Handling Character Classes


Deliberating on how to handle reading character classes in from CCT's regular-expression-to-DFA tool.

As it is now, one would specify a class as an edge label when explicitly defining the graph_hash. For example:

accept_types = {...,81=>"string",...}
graph_hash = {
  ... 
  # Naive String Literal sans \-escaping.
  79 => { '"' => 80 },
  80 => { /[^"\n]/ => 80, '"' => 81 },
  81 => nil, # accept string
  ... 
}

Internally, this doesn't exactly map to 'everything except " or newline.' It represents any edge label that matches that class.

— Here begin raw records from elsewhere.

$ cat config.mk
export PLATFORM = sky130hd
export DESIGN_NAME = uart_tx_arbiter_flat
export DESIGN_NICKNAME = d
export VERILOG_FILES = /design/src/rtl/uart_tx_arbiter_if.sv /design/src/rtl/uart_tx_arbiter.sv /design/src/flat_wrapper.sv
export SDC_FILE = /design/constraint.sdc
export NUM_CORES = 1
export LEC_CHECK = 0
export BUFFER_PORTS_ARGS = -buffer_cell sky130_fd_sc_hd__buf_4
export CAP_MARGIN = 5
export CORE_MARGIN = 1.5
export CORE_UTILIZATION = 52
export DETAILED_ROUTE_END_ITERATION = 16
export HOLD_SLACK_MARGIN = 0.05
export PLACE_DENSITY = 0.8
export SYNTH_ARGS = -nofsm -noshare
export SYNTH_HDL_FRONTEND = slang
export SYNTH_SLANG_ARGS = --single-unit
export TNS_END_PERCENT = 30
$ cat constraint.sdc
create_clock -name clk -period 2.85 [get_ports clk]
set_input_delay 0.4275 -clock clk [delete_from_list [all_inputs] [get_ports clk]]
set_output_delay 0.4275 -clock clk [all_outputs]
set_load 0.03 [all_outputs]
$ cat src/rtl/uart_tx_arbiter_if.sv
// Requester and transmitter signal bundle shared by uart_tx_arbiter and its environment.
interface uart_tx_arbiter_if #(
  parameter int unsigned NUM_REQ = 4
);
  logic [NUM_REQ-1:0]   req_valid;
  logic [8*NUM_REQ-1:0] req_data;
  logic [NUM_REQ-1:0]   req_last;
  logic [NUM_REQ-1:0]   req_ready;
  logic [NUM_REQ-1:0]   grant;
  logic                 tx_start;
  logic [7:0]           tx_byte;
  logic                 tx_busy;
  logic                 idle;

  // master: requesters and the byte transmitter
  modport master (
    output req_valid, req_data, req_last, tx_busy,
    input  req_ready, grant, tx_start, tx_byte, idle
  );

  // slave: the arbiter itself
  modport slave (
    input  req_valid, req_data, req_last, tx_busy,
    output req_ready, grant, tx_start, tx_byte, idle
  );
endinterface

$ cat src/rtl/uart_tx_arbiter.sv
// Round-robin arbiter sharing one UART byte transmitter among NUM_REQ requesters,
// with locked multi-byte messages, inter-byte gap and owner hold timeout.
module uart_tx_arbiter #(
  parameter int unsigned NUM_REQ    = 4,
  parameter int unsigned GAP_CYCLES = 16,
  parameter int unsigned HOLD_MAX   = 1024
) (
  input logic              clk,
  input logic              reset,
  uart_tx_arbiter_if.slave bus
);
  localparam int unsigned IDX_W     = (NUM_REQ > 1) ? $clog2(NUM_REQ) : 1;
  localparam int unsigned CAND_W    = IDX_W + 1;
  localparam int unsigned HOLD_W    = (HOLD_MAX > 1) ? $clog2(HOLD_MAX) : 1;
  localparam int unsigned GAP_W     = (GAP_CYCLES > 1) ? $clog2(GAP_CYCLES) : 1;
  localparam int unsigned HOLD_LAST = (HOLD_MAX > 0) ? HOLD_MAX - 1 : 0;
  localparam int unsigned GAP_LAST  = (GAP_CYCLES > 0) ? GAP_CYCLES - 1 : 0;

  typedef enum logic [2:0] {
    S_IDLE,
    S_SEND,
    S_WAIT_BUSY,
    S_WAIT_DONE,
    S_GAP
  } state_t;

  state_t             state_q, state_d;
  logic [IDX_W-1:0]   owner_q, owner_d;
  logic [IDX_W-1:0]   ptr_q, ptr_d;
  logic [HOLD_W-1:0]  hold_q, hold_d;
  logic [GAP_W-1:0]   gap_q, gap_d;
  logic               last_q, last_d;
  logic [NUM_REQ-1:0] grant_q, grant_d;
  logic [NUM_REQ-1:0] ready_q, ready_d;
  logic               start_q, start_d;
  logic [7:0]         byte_q, byte_d;
  logic               idle_q, idle_d;

  logic               pick_found_c;
  logic [IDX_W-1:0]   pick_idx_c;
  logic [CAND_W-1:0]  cand_c;
  logic [IDX_W-1:0]   owner_inc_c;
  logic               frame_end_c;

  assign bus.req_ready = ready_q;
  assign bus.grant     = grant_q;
  assign bus.tx_start  = start_q;
  assign bus.tx_byte   = byte_q;
  assign bus.idle      = idle_q;

  assign owner_inc_c = (owner_q == IDX_W'(NUM_REQ - 1)) ? '0 : owner_q + IDX_W'(1);

  // First valid requester searching upward from ptr, wrapping at NUM_REQ
  always_comb begin
    pick_found_c = 1'b0;
    pick_idx_c   = '0;
    cand_c       = '0;
    for (int k = 0; k < int'(NUM_REQ); k++) begin
      cand_c = {1'b0, ptr_q} + CAND_W'(k);
      if (cand_c >= CAND_W'(NUM_REQ)) cand_c = cand_c - CAND_W'(NUM_REQ);
      if (!pick_found_c && bus.req_valid[cand_c[IDX_W-1:0]]) begin
        pick_found_c = 1'b1;
        pick_idx_c   = cand_c[IDX_W-1:0];
      end
    end
  end

  always_ff @(posedge clk or posedge reset) begin
    if (reset) begin
      state_q <= S_IDLE;
      owner_q <= '0;
      ptr_q   <= '0;
      hold_q  <= '0;
      gap_q   <= '0;
      last_q  <= 1'b0;
      grant_q <= '0;
      ready_q <= '0;
      start_q <= 1'b0;
      byte_q  <= 8'h00;
      idle_q  <= 1'b1;
    end else begin
      state_q <= state_d;
      owner_q <= owner_d;
      ptr_q   <= ptr_d;
      hold_q  <= hold_d;
      gap_q   <= gap_d;
      last_q  <= last_d;
      grant_q <= grant_d;
      ready_q <= ready_d;
      start_q <= start_d;
      byte_q  <= byte_d;
      idle_q  <= idle_d;
    end
  end

  always_comb begin
    state_d     = state_q;
    owner_d     = owner_q;
    ptr_d       = ptr_q;
    hold_d      = hold_q;
    gap_d       = gap_q;
    last_d      = last_q;
    grant_d     = grant_q;
    ready_d     = ready_q;
    start_d     = 1'b0;
    byte_d      = byte_q;
    idle_d      = 1'b0;
    frame_end_c = 1'b0;

    case (state_q)
      S_IDLE: begin
        if (pick_found_c) begin
          owner_d             = pick_idx_c;
          grant_d             = '0;
          grant_d[pick_idx_c] = 1'b1;
          ready_d             = '0;
          ready_d[pick_idx_c] = 1'b1;
          hold_d              = '0;
          state_d             = S_SEND;
        end
      end
      S_SEND: begin
        if (bus.req_valid[owner_q]) begin
          byte_d  = bus.req_data[{owner_q, 3'b000} +: 8];
          last_d  = bus.req_last[owner_q];
          start_d = 1'b1;
          ready_d = '0;
          state_d = S_WAIT_BUSY;
        end else if (hold_q == HOLD_W'(HOLD_LAST)) begin
          // stalled owner loses the transmitter to the next requester in line
          grant_d = '0;
          ready_d = '0;
          hold_d  = '0;
          ptr_d   = owner_inc_c;
          state_d = S_IDLE;
        end else begin
          hold_d = hold_q + HOLD_W'(1);
        end
      end
      S_WAIT_BUSY: begin
        if (bus.tx_busy) state_d = S_WAIT_DONE;
      end
      S_WAIT_DONE: begin
        if (!bus.tx_busy) begin
          gap_d = '0;
          if (GAP_CYCLES == 0) frame_end_c = 1'b1;
          else                 state_d     = S_GAP;
        end
      end
      S_GAP: begin
        if (gap_q == GAP_W'(GAP_LAST)) frame_end_c = 1'b1;
        else                           gap_d       = gap_q + GAP_W'(1);
      end
      default: state_d = S_IDLE;
    endcase

    // after the gap: release the bus on the last byte, otherwise keep the lock
    if (frame_end_c) begin
      if (last_q) begin
        grant_d = '0;
        ready_d = '0;
        ptr_d   = owner_inc_c;
        state_d = S_IDLE;
      end else begin
        ready_d = grant_q;
        hold_d  = '0;
        state_d = S_SEND;
      end
    end

    idle_d = (state_d == S_IDLE);
  end
endmodule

Consider a scanner recognizing only numbers and comments.

int:d+
float:d+.d*|d*.d+
comment:/\*[^*]\*\/

The DFA looks like this:

Numbers_and_comments

The only fixed edge labels in for that DFA are 'd', '.', '/', and '*'. The [^*] refers to an occurrence of a 'd', a '.', or a '/', but reading an 'a' would result in an error, rather than a transition.

Older Thoughts

Some keys use a regex to specify "edge labels" (or "any character") EXCEPT (some match). Example: [^\n\*\/] would be anything but newline, *, or /. [expand_regex_edges()] replaces those regex specifications with ALL of the other available edge labels that don't match the regex.

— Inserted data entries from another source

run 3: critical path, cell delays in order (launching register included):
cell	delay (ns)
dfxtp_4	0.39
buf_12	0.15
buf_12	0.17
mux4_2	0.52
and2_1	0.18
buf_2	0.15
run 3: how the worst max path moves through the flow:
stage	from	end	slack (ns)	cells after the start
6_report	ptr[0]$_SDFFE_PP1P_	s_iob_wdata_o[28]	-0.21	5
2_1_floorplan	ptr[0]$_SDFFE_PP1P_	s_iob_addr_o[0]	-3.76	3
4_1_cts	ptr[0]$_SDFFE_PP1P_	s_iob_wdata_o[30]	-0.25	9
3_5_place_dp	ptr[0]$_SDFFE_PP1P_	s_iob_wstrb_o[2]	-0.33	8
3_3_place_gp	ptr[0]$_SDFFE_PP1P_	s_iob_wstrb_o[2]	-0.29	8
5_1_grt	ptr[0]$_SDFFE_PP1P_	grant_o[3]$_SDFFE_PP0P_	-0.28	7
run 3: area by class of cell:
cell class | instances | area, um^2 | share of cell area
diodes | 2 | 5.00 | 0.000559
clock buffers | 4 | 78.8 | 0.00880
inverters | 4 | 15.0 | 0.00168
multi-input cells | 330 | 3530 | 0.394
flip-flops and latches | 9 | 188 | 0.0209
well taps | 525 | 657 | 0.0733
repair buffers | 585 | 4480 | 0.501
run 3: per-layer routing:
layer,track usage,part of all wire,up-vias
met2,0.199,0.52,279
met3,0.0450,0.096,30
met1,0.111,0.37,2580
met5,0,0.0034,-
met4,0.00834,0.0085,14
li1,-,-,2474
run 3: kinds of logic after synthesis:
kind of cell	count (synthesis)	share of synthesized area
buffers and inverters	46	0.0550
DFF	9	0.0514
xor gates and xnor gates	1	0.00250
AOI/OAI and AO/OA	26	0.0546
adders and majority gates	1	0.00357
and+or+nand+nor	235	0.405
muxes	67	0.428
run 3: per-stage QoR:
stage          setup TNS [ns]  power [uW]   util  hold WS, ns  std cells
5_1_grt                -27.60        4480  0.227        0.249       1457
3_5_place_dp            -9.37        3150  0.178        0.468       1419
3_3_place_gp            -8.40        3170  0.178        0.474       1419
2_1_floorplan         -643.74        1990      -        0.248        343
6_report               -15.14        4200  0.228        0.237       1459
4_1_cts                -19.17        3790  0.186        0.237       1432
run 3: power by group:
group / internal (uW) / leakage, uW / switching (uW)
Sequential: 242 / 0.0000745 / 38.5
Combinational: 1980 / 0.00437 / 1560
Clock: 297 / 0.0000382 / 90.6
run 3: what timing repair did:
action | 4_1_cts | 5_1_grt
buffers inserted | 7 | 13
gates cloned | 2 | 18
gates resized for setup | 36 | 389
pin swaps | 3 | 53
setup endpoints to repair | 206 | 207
--- src/rtl/hpram_rst_seq.sv ---
// hpram_rst_seq
// Power-up and recovery sequencer for the HyperRAM clock domain. Runs on the
// free-running 27 MHz crystal clock so it keeps working while the PLL output
// is absent. Pulses the PLL reset, qualifies the (asynchronous) PLL lock,
// releases the HyperRAM controller reset, waits for calibration, and re-runs
// the bring-up a bounded number of times on lock loss or stage timeout.
//
// Ports
//   I_clk         in   27 MHz reference clock
//   I_rst_n       in   asynchronous active-low reset
//   I_pll_lock    in   PLL LOCK, asynchronous to I_clk
//   I_calib_done  in   controller calibration complete, asynchronous
//   O_pll_rst     out  PLL RESET pin, active high
//   O_mem_rst_n   out  HyperRAM controller reset, active low
//   O_ready       out  memory subsystem usable
//   O_fail        out  retries exhausted (terminal until I_rst_n)
//   O_retry_cnt   out  retries used in the current bring-up
module hpram_rst_seq #(
  parameter int LOCK_STABLE_CYCLES = 1024,
  parameter int LOCK_TIMEOUT       = 65536,
  parameter int CALIB_TIMEOUT      = 262144,
  parameter int PLL_RST_CYCLES     = 16,
  parameter int MAX_RETRIES        = 3
) (
  input  logic       I_clk,
  input  logic       I_rst_n,
  input  logic       I_pll_lock,
  input  logic       I_calib_done,
  output logic       O_pll_rst,
  output logic       O_mem_rst_n,
  output logic       O_ready,
  output logic       O_fail,
  output logic [1:0] O_retry_cnt
);

  // One shared stage counter covers the PLL reset pulse and both timeouts;
  // it only has to reach the largest terminal count.
  localparam int TMO_MAX = (LOCK_TIMEOUT > CALIB_TIMEOUT) ?
                           ((LOCK_TIMEOUT > PLL_RST_CYCLES) ? LOCK_TIMEOUT : PLL_RST_CYCLES) :
                           ((CALIB_TIMEOUT > PLL_RST_CYCLES) ? CALIB_TIMEOUT : PLL_RST_CYCLES);
  localparam int TMO_W = (TMO_MAX > 1) ? $clog2(TMO_MAX) : 1;
  localparam int STB_W = (LOCK_STABLE_CYCLES > 1) ? $clog2(LOCK_STABLE_CYCLES) : 1;

  localparam logic [TMO_W-1:0] RST_LAST   = TMO_W'(PLL_RST_CYCLES - 1);
  localparam logic [TMO_W-1:0] LOCK_LAST  = TMO_W'(LOCK_TIMEOUT - 1);
  localparam logic [TMO_W-1:0] CALIB_LAST = TMO_W'(CALIB_TIMEOUT - 1);
  localparam logic [STB_W-1:0] STB_LAST   = STB_W'(LOCK_STABLE_CYCLES - 1);
  localparam logic [1:0]       RETRY_MAX  = 2'(MAX_RETRIES);

  typedef enum logic [2:0] {
    ST_PLL_RST,
    ST_WAIT_LOCK,
    ST_CALIB,
    ST_RUN,
    ST_FAIL
  } state_t;

  logic             lock_meta_q, lock_s_q;
  logic             calib_meta_q, calib_s_q;
  state_t           state_q, state_d;
  logic [TMO_W-1:0] tmo_cnt_q, tmo_cnt_d;
  logic [STB_W-1:0] stable_cnt_q, stable_cnt_d;
  logic [1:0]       retry_cnt_q, retry_cnt_d;
  logic             pll_rst_q, mem_rst_n_q, ready_q, fail_q;
  logic             do_retry;

  always_comb begin
    state_d      = state_q;
    tmo_cnt_d    = tmo_cnt_q;
    stable_cnt_d = '0;
    retry_cnt_d  = retry_cnt_q;
    do_retry     = 1'b0;

    case (state_q)
      ST_PLL_RST: begin
        tmo_cnt_d = tmo_cnt_q + TMO_W'(1);
        if (tmo_cnt_q == RST_LAST) state_d = ST_WAIT_LOCK;
      end
      ST_WAIT_LOCK: begin
        tmo_cnt_d    = tmo_cnt_q + TMO_W'(1);
        // Any synced low cycle restarts qualification; the timeout keeps running.
        stable_cnt_d = lock_s_q ? stable_cnt_q + STB_W'(1) : '0;
        if (lock_s_q && stable_cnt_q == STB_LAST) state_d = ST_CALIB;
        else if (tmo_cnt_q == LOCK_LAST)          do_retry = 1'b1;
      end
      ST_CALIB: begin
        tmo_cnt_d = tmo_cnt_q + TMO_W'(1);
        if (!lock_s_q) begin
          do_retry = 1'b1;
        end else if (calib_s_q) begin
          state_d     = ST_RUN;
          retry_cnt_d = '0;
        end else if (tmo_cnt_q == CALIB_LAST) begin
          do_retry = 1'b1;
        end
      end
      ST_RUN: begin
        // A later calib_done fall is deliberately ignored here.
        if (!lock_s_q) do_retry = 1'b1;
      end
      ST_FAIL: begin
        state_d = ST_FAIL;
      end
      default: begin
        state_d = ST_PLL_RST;
      end
    endcase

    if (do_retry) begin
      if (retry_cnt_q == RETRY_MAX) begin
        state_d = ST_FAIL;
      end else begin
        retry_cnt_d = retry_cnt_q + 2'd1;
        state_d     = ST_PLL_RST;
      end
    end

    if (state_d != state_q) begin
      tmo_cnt_d    = '0;
      stable_cnt_d = '0;
    end
  end

  // Outputs are decoded from the next state so they are registered yet still
  // change on the same edge as the state itself.
  always_ff @(posedge I_clk or negedge I_rst_n) begin
    if (!I_rst_n) begin
      lock_meta_q  <= 1'b0;
      lock_s_q     <= 1'b0;
      calib_meta_q <= 1'b0;
      calib_s_q    <= 1'b0;
      state_q      <= ST_PLL_RST;
      tmo_cnt_q    <= '0;
      stable_cnt_q <= '0;
      retry_cnt_q  <= '0;
      pll_rst_q    <= 1'b1;
      mem_rst_n_q  <= 1'b0;
      ready_q      <= 1'b0;
      fail_q       <= 1'b0;
    end else begin
      lock_meta_q  <= I_pll_lock;
      lock_s_q     <= lock_meta_q;
      calib_meta_q <= I_calib_done;
      calib_s_q    <= calib_meta_q;
      state_q      <= state_d;
      tmo_cnt_q    <= tmo_cnt_d;
      stable_cnt_q <= stable_cnt_d;
      retry_cnt_q  <= retry_cnt_d;
      pll_rst_q    <= (state_d == ST_PLL_RST) || (state_d == ST_FAIL);
      mem_rst_n_q  <= (state_d == ST_CALIB) || (state_d == ST_RUN);
      ready_q      <= (state_d == ST_RUN);
      fail_q       <= (state_d == ST_FAIL);
    end
  end

  assign O_pll_rst   = pll_rst_q;
  assign O_mem_rst_n = mem_rst_n_q;
  assign O_ready     = ready_q;
  assign O_fail      = fail_q;
  assign O_retry_cnt = retry_cnt_q;

endmodule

Specifying a scanner's construction rules using an NFA is less terse than using a set of regexes and accept notes. We'd prefer specifying our naive string like this:

string:"[^"]"

That could be a potential hurdle when implementing character class behavior down the line. I could write something into my Thompson-like Construction algorithm implementation to treat [^\]] as a concatenation of an edge with a regular expression. E.g., a[0-9]b would be a 4 state graph composed of 3 concatenations:

0 => {"a"     =>1},
1 => {/[0-9]/ => 2},
2 => {"b"     => 3}

Internally, it wouldn't feel especially elegant or true to the Thompson-McNaughton-Yamada spirit. Another option would be to do something like the following:

string:"Q"
%%
Q:[^"]

I'm slightly hesitant to do it this way. It's more work for the user and less intuitive, but it's less divergent from the TMY construction.